» WHAT YOU WILL DO: Work through the records below and copy every line that includes "clear".

===== RECORDS FOR THE TASK =====

==> src/logic/cai_map.vh <==
// ==========================================================
// channel alarm and interrupt register map
// ==========================================================
`ifndef CAI_MAP_VH
`define CAI_MAP_VH

// channel count and address split
`define CAI_NUM_CH        6
`define CAI_LAST_CH       3'h5

// per-channel register offsets (low nibble of the address)
`define CAI_OFS_IRQ_EN    4'h1
`define CAI_OFS_IRQ_STAT  4'h2
`define CAI_OFS_ALARM     4'h3
`define CAI_OFS_TX_CTL    4'h4
`define CAI_OFS_RX_CTL    4'h5
`define CAI_OFS_BLK_CTL   4'h6
`define CAI_OFS_JA_CTL    4'h7
`define CAI_OFS_CNT_HI    4'hA
`define CAI_OFS_CNT_LO    4'hB
`define CAI_OFS_CNT_HOLD  4'hC

// enable, status and alarm bit positions
`define CAI_B_DRV_QUIET   0
`define CAI_B_RX_LOS      1
`define CAI_B_RX_LOL      2
`define CAI_B_FIFO_LIM    3
`define CAI_B_PRBS_ERR    4
`define CAI_B_CNT_SAT     5

// control field positions
`define CAI_B_TXMON       5
`define CAI_B_JA0         0
`define CAI_B_JA1         2

// writable bit masks, reserved bits read as zero
`define CAI_MASK_EN       8'h3F
`define CAI_MASK_TX       8'h37
`define CAI_MASK_RX       8'h3F
`define CAI_MASK_BLK      8'h7F
`define CAI_MASK_JA       8'h0F

// reset values
`define CAI_RST_REG       8'h00
`define CAI_RST_CNT       16'h0000

// timing counts: quiet time in core clock cycles, lock window and tolerance in reference ticks
`define CAI_QUIET_CYCLES  8'h80
`define CAI_LOCK_WIN      11'h3E8
`define CAI_LOCK_TOL      11'h005
`define CAI_CNT_MAX       16'hFFFF

`endif

==> src/logic/cai_chan.v <==
`timescale 1ns/1ps
`default_nettype none
`include "cai_map.vh"

// ==========================================================
// one channel: alarm monitors, status latch, interrupt gate
// ==========================================================
module cai_chan (
    // clock and reset
    input  wire       clk_i,
    input  wire       rst_n_i,
    // line-side indications, same clock domain
    input  wire       tx_pulse_i,
    input  wire       rx_los_i,
    input  wire       rclk_tick_i,
    input  wire       ref_tick_i,
    input  wire       fifo_lim_i,
    input  wire       prbs_err_i,
    input  wire       cnt_sat_i,
    // control from the register file
    input  wire       txmon_en_i,
    input  wire       ja_on_i,
    input  wire [7:0] irq_en_i,
    input  wire       clr_stat_i,
    // results
    output reg  [7:0] stat_o,
    output wire [7:0] alarm_o,
    output wire       irq_o
);

    reg  [7:0]  quiet_cnt;   // cycles since the last driver pulse
    reg         quiet;       // driver quiet alarm level
    reg  [10:0] ref_cnt;     // reference ticks in the lock window
    reg  [10:0] rec_cnt;     // recovered ticks in the lock window
    reg         lol;         // lock loss alarm level
    reg  [3:0]  alarm_d;     // alarm levels one cycle ago
    wire [3:0]  alarm_now;   // current alarm levels
    wire [5:0]  ev;          // status set events
    wire [5:0]  en_eff;      // enables after the fifo gate

    // ==========================================================
    // driver monitor
    // ==========================================================
    // counts idle cycles; a pulse or a disabled monitor restarts it
    always @(posedge clk_i or negedge rst_n_i) begin
        if (!rst_n_i) begin
            quiet_cnt <= 8'h00;
            quiet     <= 1'b0;
        end else if (tx_pulse_i || !txmon_en_i) begin
            quiet_cnt <= 8'h00;
            quiet     <= 1'b0;
        end else if (quiet_cnt == `CAI_QUIET_CYCLES - 8'h01) begin
            quiet     <= 1'b1;
        end else begin
            quiet_cnt <= quiet_cnt + 8'h01;
        end
    end

    // ==========================================================
    // lock monitor
    // ==========================================================
    // compares recovered ticks against a window of reference ticks;
    // the counter saturates so a runaway clock cannot wrap into lock
    always @(posedge clk_i or negedge rst_n_i) begin
        if (!rst_n_i) begin
            ref_cnt <= 11'h000;
            rec_cnt <= 11'h000;
            lol     <= 1'b0;
        end else if (ref_tick_i && ref_cnt == `CAI_LOCK_WIN - 11'h001) begin
            ref_cnt <= 11'h000;
            rec_cnt <= {10'h000, rclk_tick_i};
            lol     <= (rec_cnt > `CAI_LOCK_WIN + `CAI_LOCK_TOL) ||
                       (rec_cnt < `CAI_LOCK_WIN - `CAI_LOCK_TOL);
        end else begin
            if (ref_tick_i)
                ref_cnt <= ref_cnt + 11'h001;
            if (rclk_tick_i && rec_cnt != 11'h7FF)
                rec_cnt <= rec_cnt + 11'h001;
        end
    end

    // ==========================================================
    // change detect and status latch
    // ==========================================================
    // fifo level is meaningless with the attenuator off
    assign alarm_now = {fifo_lim_i & ja_on_i, lol, rx_los_i, quiet};
    assign alarm_o   = {4'h0, alarm_now};

    // every change of an alarm level counts, in either direction
    assign ev = {cnt_sat_i, prbs_err_i, alarm_now ^ alarm_d};

    // previous levels for the change detector
    always @(posedge clk_i or negedge rst_n_i) begin
        if (!rst_n_i)
            alarm_d <= 4'h0;
        else
            alarm_d <= alarm_now;
    end

    // set wins over the clear of a read in the same cycle
    always @(posedge clk_i or negedge rst_n_i) begin
        if (!rst_n_i)
            stat_o <= `CAI_RST_REG;
        else
            stat_o <= (stat_o & {8{~clr_stat_i}}) | {2'b00, ev};
    end

    // fifo enable is ignored while the attenuator is off
    assign en_eff = irq_en_i[5:0] & {2'b11, ja_on_i, 3'b111};

    // interrupt gated by the per-source enables
    assign irq_o = |(stat_o[5:0] & en_eff);

endmodule
`default_nettype wire

==> src/logic/cai_regs.v <==
`timescale 1ns/1ps
`default_nettype none
`include "cai_map.vh"


// ==========================================================
// six-channel alarm and interrupt register file
// ==========================================================
module cai_regs (
    // clock and reset
    input  wire        CORE_CLK_I,
    input  wire        RSTN_I,
    // parallel processor port
    input  wire [6:0]  ADDR_I,
    input  wire [7:0]  DATA_I,
    output reg  [7:0]  DATA_O,
    output reg         DATA_OE_O,
    input  wire        CS_N_I,
    input  wire        RD_N_I,
    input  wire        WR_N_I,
    output reg         RDY_O,
    // line-side indications, one bit per channel
    input  wire [5:0]  TX_PULSE_I,
    input  wire [5:0]  RX_LOS_I,
    input  wire [5:0]  RCLK_TICK_I,
    input  wire [5:0]  REF_TICK_I,
    input  wire [5:0]  JA_LIMIT_I,
    input  wire [5:0]  PRBS_ERR_I,
    // per-channel interrupts
    output wire [5:0]  CH_IRQ_O,
    // control registers, channel n in bits 8n+7..8n
    output wire [47:0] TX_CTL_O,
    output wire [47:0] RX_CTL_O,
    output wire [47:0] BLK_CTL_O,
    output wire [47:0] JA_CTL_O
);

    // ==========================================================
    // address decode helpers
    // ==========================================================
    // channel number from the high address bits
    function [2:0] ch_of;
        input [6:0] a;
        begin
            ch_of = a[6:4];
        end
    endfunction

    // true when the access lands on one of the six channels
    function ch_ok;
        input [6:0] a;
        begin
            ch_ok = (a[6:4] <= `CAI_LAST_CH);
        end
    endfunction

    // true when the access lands on a given offset
    function hit;
        input [6:0] a;
        input [3:0] ofs;
        begin
            hit = ch_ok(a) && (a[3:0] == ofs);
        end
    endfunction

    // ==========================================================
    // strobe synchronisers
    // ==========================================================
    reg  [2:0] cs_s;    // chip select shift, active low
    reg  [2:0] rd_s;    // read strobe shift, active low
    reg  [2:0] wr_s;    // write strobe shift, active low
    reg        cs_f;    // filtered chip select, active low
    reg        rd_f;    // filtered read strobe, active low
    reg        wr_f;    // filtered write strobe, active low
    reg        rd_act_d; // read active one cycle ago
    reg        wr_act_d; // write active one cycle ago
    wire       rd_act;  // read access in progress
    wire       wr_act;  // write access in progress
    wire       rd_go;   // first cycle of a read
    wire       wr_go;   // first cycle of a write

    // three flops per strobe; only the last two are compared
    always @(posedge CORE_CLK_I or negedge RSTN_I) begin
        if (!RSTN_I) begin
            cs_s <= 3'h7;
            rd_s <= 3'h7;
            wr_s <= 3'h7;
        end else begin
            cs_s <= {cs_s[1:0], CS_N_I};
            rd_s <= {rd_s[1:0], RD_N_I};
            wr_s <= {wr_s[1:0], WR_N_I};
        end
    end

    // a level change counts once the second and third flops agree
    always @(posedge CORE_CLK_I or negedge RSTN_I) begin
        if (!RSTN_I) begin
            cs_f <= 1'b1;
            rd_f <= 1'b1;
            wr_f <= 1'b1;
        end else begin
            if (cs_s[1] == cs_s[2])
                cs_f <= cs_s[2];
            if (rd_s[1] == rd_s[2])
                rd_f <= rd_s[2];
            if (wr_s[1] == wr_s[2])
                wr_f <= wr_s[2];
        end
    end

    assign rd_act = ~cs_f & ~rd_f;
    assign wr_act = ~cs_f & ~wr_f;

    // edge detect of the filtered accesses
    always @(posedge CORE_CLK_I or negedge RSTN_I) begin
        if (!RSTN_I) begin
            rd_act_d <= 1'b0;
            wr_act_d <= 1'b0;
        end else begin
            rd_act_d <= rd_act;
            wr_act_d <= wr_act;
        end
    end

    // address and data are held steady by the host for the strobe,
    // so they are sampled directly once the strobe is confirmed
    assign rd_go = rd_act & ~rd_act_d;
    assign wr_go = wr_act & ~wr_act_d;

    // ==========================================================
    // per-channel storage
    // ==========================================================
    reg  [7:0]  en_r   [0:5]; // interrupt enables
    reg  [7:0]  tx_r   [0:5]; // transmit control
    reg  [7:0]  rx_r   [0:5]; // receive control
    reg  [7:0]  blk_r  [0:5]; // block control
    reg  [7:0]  ja_r   [0:5]; // jitter attenuator control
    reg  [7:0]  hold_r [0:5]; // low count byte caught at high read
    reg  [15:0] cnt_r  [0:5]; // prbs error counters
    wire [7:0]  stat_w [0:5]; // latched interrupt status
    wire [7:0]  alarm_w[0:5]; // live alarm levels
    wire [5:0]  clr_stat;     // status clear, one per channel
    wire [5:0]  cnt_rd;       // count high byte read, per channel
    wire [5:0]  sat_ev;       // counter reaches its ceiling
    wire [5:0]  ja_on;        // attenuator in use
    integer     i;

    // ==========================================================
    // control register writes
    // ==========================================================
    // reserved bits are masked off so they always read as zero
    always @(posedge CORE_CLK_I or negedge RSTN_I) begin
        if (!RSTN_I) begin
            for (i = 0; i < `CAI_NUM_CH; i = i + 1) begin
                en_r[i]  <= `CAI_RST_REG;
                tx_r[i]  <= `CAI_RST_REG;
                rx_r[i]  <= `CAI_RST_REG;
                blk_r[i] <= `CAI_RST_REG;
                ja_r[i]  <= `CAI_RST_REG;
            end
        end else if (wr_go && ch_ok(ADDR_I)) begin
            case (ADDR_I[3:0])
                `CAI_OFS_IRQ_EN: begin
                    en_r[ch_of(ADDR_I)] <= DATA_I & `CAI_MASK_EN;
                end
                `CAI_OFS_TX_CTL: begin
                    tx_r[ch_of(ADDR_I)] <= DATA_I & `CAI_MASK_TX;
                end
                `CAI_OFS_RX_CTL: begin
                    rx_r[ch_of(ADDR_I)] <= DATA_I & `CAI_MASK_RX;
                end
                `CAI_OFS_BLK_CTL: begin
                    blk_r[ch_of(ADDR_I)] <= DATA_I & `CAI_MASK_BLK;
                end
                `CAI_OFS_JA_CTL: begin
                    ja_r[ch_of(ADDR_I)] <= DATA_I & `CAI_MASK_JA;
                end
                default: begin
                    // read-only or unmapped offsets swallow the write
                end
            endcase
        end
    end

    // ==========================================================
    // read data path
    // ==========================================================
    reg [7:0] rd_val; // selected read value

    // unmapped channels and offsets read as zero
    always @* begin
        rd_val = 8'h00;
        if (ch_ok(ADDR_I)) begin
            case (ADDR_I[3:0])
                `CAI_OFS_IRQ_EN:   rd_val = en_r[ch_of(ADDR_I)];
                `CAI_OFS_IRQ_STAT: rd_val = stat_w[ch_of(ADDR_I)];
                `CAI_OFS_ALARM:    rd_val = alarm_w[ch_of(ADDR_I)];
                `CAI_OFS_TX_CTL:   rd_val = tx_r[ch_of(ADDR_I)];
                `CAI_OFS_RX_CTL:   rd_val = rx_r[ch_of(ADDR_I)];
                `CAI_OFS_BLK_CTL:  rd_val = blk_r[ch_of(ADDR_I)];
                `CAI_OFS_JA_CTL:   rd_val = ja_r[ch_of(ADDR_I)];
                `CAI_OFS_CNT_HI:   rd_val = cnt_r[ch_of(ADDR_I)][15:8];
                `CAI_OFS_CNT_LO:   rd_val = hold_r[ch_of(ADDR_I)];
                `CAI_OFS_CNT_HOLD: rd_val = hold_r[ch_of(ADDR_I)];
                default:           rd_val = 8'h00;
            endcase
        end
    end

    // data is caught at the start of the read and held until it ends;
    // the status clear lands on the same edge, so the host sees the
    // bits as they were before the clear
    always @(posedge CORE_CLK_I or negedge RSTN_I) begin
        if (!RSTN_I) begin
            DATA_O    <= 8'h00;
            DATA_OE_O <= 1'b0;
            RDY_O     <= 1'b0;
        end else begin
            if (rd_go)
                DATA_O <= rd_val;
            DATA_OE_O <= rd_act;
            RDY_O     <= rd_act | wr_act;
        end
    end

    // ==========================================================
    // per-channel counters and monitors
    // ==========================================================
    genvar g;
    generate
        for (g = 0; g < `CAI_NUM_CH; g = g + 1) begin : gen_ch
            // channel number at address width, so the compare is 3 bits
            localparam [2:0] CH_IDX = g;
            // read strobes decoded for this channel
            assign clr_stat[g] = rd_go && hit(ADDR_I, `CAI_OFS_IRQ_STAT) &&
                                 (ch_of(ADDR_I) == CH_IDX);
            assign cnt_rd[g]   = rd_go && hit(ADDR_I, `CAI_OFS_CNT_HI) &&
                                 (ch_of(ADDR_I) == CH_IDX);

            // attenuator counts as on when either mode bit is set
            assign ja_on[g] = ja_r[g][`CAI_B_JA0] | ja_r[g][`CAI_B_JA1];

            // a single event on the last step to the ceiling
            assign sat_ev[g] = PRBS_ERR_I[g] && !cnt_rd[g] &&
                               (cnt_r[g] == `CAI_CNT_MAX - 16'h0001);

            // saturating error counter; a high-byte read snapshots the
            // low byte and restarts it, an error in that cycle still counts
            always @(posedge CORE_CLK_I or negedge RSTN_I) begin
                if (!RSTN_I) begin
                    cnt_r[g]  <= `CAI_RST_CNT;
                    hold_r[g] <= `CAI_RST_REG;
                end else if (cnt_rd[g]) begin
                    hold_r[g] <= cnt_r[g][7:0];
                    cnt_r[g]  <= {15'h0000, PRBS_ERR_I[g]};
                end else if (PRBS_ERR_I[g] && cnt_r[g] != `CAI_CNT_MAX) begin
                    cnt_r[g]  <= cnt_r[g] + 16'h0001;
                end
            end

            // monitors, status latch and interrupt gate
            cai_chan u_chan (
                .clk_i       (CORE_CLK_I),
                .rst_n_i     (RSTN_I),
                .tx_pulse_i  (TX_PULSE_I[g]),
                .rx_los_i    (RX_LOS_I[g]),
                .rclk_tick_i (RCLK_TICK_I[g]),
                .ref_tick_i  (REF_TICK_I[g]),
                .fifo_lim_i  (JA_LIMIT_I[g]),
                .prbs_err_i  (PRBS_ERR_I[g]),
                .cnt_sat_i   (sat_ev[g]),
                .txmon_en_i  (tx_r[g][`CAI_B_TXMON]),
                .ja_on_i     (ja_on[g]),
                .irq_en_i    (en_r[g]),
                .clr_stat_i  (clr_stat[g]),
                .stat_o      (stat_w[g]),
                .alarm_o     (alarm_w[g]),
                .irq_o       (CH_IRQ_O[g])
            );

            // control registers out to the datapath
            assign TX_CTL_O[8*g+7:8*g]  = tx_r[g];
            assign RX_CTL_O[8*g+7:8*g]  = rx_r[g];
            assign BLK_CTL_O[8*g+7:8*g] = blk_r[g];
            assign JA_CTL_O[8*g+7:8*g]  = ja_r[g];
        end
    endgenerate

endmodule
`default_nettype wire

=====

» RESPONSE TO THE EXERCISE:
    // set wins over the clear of a read in the same cycle
    wire [5:0]  clr_stat;     // status clear, one per channel
    // the status clear lands on the same edge, so the host sees the
    // bits as they were before the clear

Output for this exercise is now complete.